▶ **About this task**
Find the line containing "export SYNTH_HIERARCHICAL = 1" in the data below and repeat it, along with all later lines, exactly through the last one.
BEGIN Dataset excerpts
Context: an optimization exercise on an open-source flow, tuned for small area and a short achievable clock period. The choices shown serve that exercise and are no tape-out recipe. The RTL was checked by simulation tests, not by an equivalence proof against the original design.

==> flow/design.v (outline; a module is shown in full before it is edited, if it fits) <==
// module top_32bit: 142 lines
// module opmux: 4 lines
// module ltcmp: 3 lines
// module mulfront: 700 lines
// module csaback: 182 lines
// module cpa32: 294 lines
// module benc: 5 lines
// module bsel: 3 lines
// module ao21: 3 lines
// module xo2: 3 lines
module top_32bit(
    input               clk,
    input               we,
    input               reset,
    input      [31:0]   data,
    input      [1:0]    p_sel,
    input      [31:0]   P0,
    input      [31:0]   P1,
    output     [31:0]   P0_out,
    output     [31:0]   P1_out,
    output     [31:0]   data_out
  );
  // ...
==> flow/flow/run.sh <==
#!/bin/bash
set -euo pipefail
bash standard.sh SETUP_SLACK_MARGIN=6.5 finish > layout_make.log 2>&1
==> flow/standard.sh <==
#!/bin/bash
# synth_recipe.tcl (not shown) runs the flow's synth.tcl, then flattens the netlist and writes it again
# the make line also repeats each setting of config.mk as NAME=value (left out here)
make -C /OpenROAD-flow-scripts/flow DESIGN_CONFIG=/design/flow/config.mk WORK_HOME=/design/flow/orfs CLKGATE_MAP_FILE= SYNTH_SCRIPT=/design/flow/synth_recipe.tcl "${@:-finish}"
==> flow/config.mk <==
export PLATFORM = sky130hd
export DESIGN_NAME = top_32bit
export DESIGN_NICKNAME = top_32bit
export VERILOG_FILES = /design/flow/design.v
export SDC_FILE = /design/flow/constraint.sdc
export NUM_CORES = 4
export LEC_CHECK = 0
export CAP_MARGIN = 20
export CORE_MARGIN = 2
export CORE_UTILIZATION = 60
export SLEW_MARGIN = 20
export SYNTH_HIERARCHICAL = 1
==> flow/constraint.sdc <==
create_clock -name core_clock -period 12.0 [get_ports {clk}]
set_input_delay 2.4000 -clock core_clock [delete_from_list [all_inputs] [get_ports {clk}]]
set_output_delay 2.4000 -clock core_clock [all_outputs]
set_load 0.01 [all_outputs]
END Dataset excerpts
▶ **Exercise result**
export SYNTH_HIERARCHICAL = 1
==> flow/constraint.sdc <==
create_clock -name core_clock -period 12.0 [get_ports {clk}]
set_input_delay 2.4000 -clock core_clock [delete_from_list [all_inputs] [get_ports {clk}]]
set_output_delay 2.4000 -clock core_clock [all_outputs]
set_load 0.01 [all_outputs]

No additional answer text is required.